You can replace food: If there is food in the recipe that you do not want to eat or is not available at the moment, you can replace it.
30 oz canned black beans
45 oz canned chopped tomatoes
30 oz canned red beans
1 carrots
1 celery ribs
2 tbsps chilli powder
1.5 tbsps cumin powder
3 cloves garlic
1 jalapenos
1 tbsp pure olive oil
1 onions
1 red bell pepper
6 servings salt and black pepper
2 cups purified water
1 yellow bell pepper

Cooking instructions

  1. In a large pot, heat olive oil over medium heat.

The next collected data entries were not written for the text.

## config.mk

```make
export PLATFORM = sky130hd
export DESIGN_NAME = mux4x1_rr_arb
export DESIGN_NICKNAME = d
export VERILOG_FILES = /design/src/rtl/mux4x1_rr_arb.sv
export SDC_FILE = /design/constraint.sdc
export NUM_CORES = 1
export LEC_CHECK = 0
export ABC_AREA = 1
export BUFFER_PORTS_ARGS = -buffer_cell sky130_fd_sc_hd__buf_2
export CAP_MARGIN = 5
export CORE_MARGIN = 2
export CORE_UTILIZATION = 55
export DETAILED_ROUTE_END_ITERATION = 12
export GPL_TIMING_DRIVEN = 0
export PLACE_DENSITY = 0.77
export SYNTH_ARGS = -nofsm -noshare
export SYNTH_HDL_FRONTEND = slang
export SYNTH_SLANG_ARGS = --single-unit
```

## constraint.sdc

```tcl
create_clock -name clk -period 2.35 [get_ports clk]
set_input_delay 0.1175 -clock clk [delete_from_list [all_inputs] [get_ports clk]]
set_output_delay 0.1175 -clock clk [all_outputs]
set_load 0.03 [all_outputs]
```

  2. Add onion and cook until tender, about 5 minutes.
  3. Add garlic and cook until light brown, about 2-3 minutes.
  4. Add carrot, celery, peppers, and jalapeno. Cook for five minutes, or until vegetables are soft.
  5. Stir in diced tomatoes, beans, and water. Season chili with cumin, chili powder, salt, and pepper. Stir and let chili simmer for 30 minutes. Stir chili frequently so it doesn't stick to the bottom of the pan.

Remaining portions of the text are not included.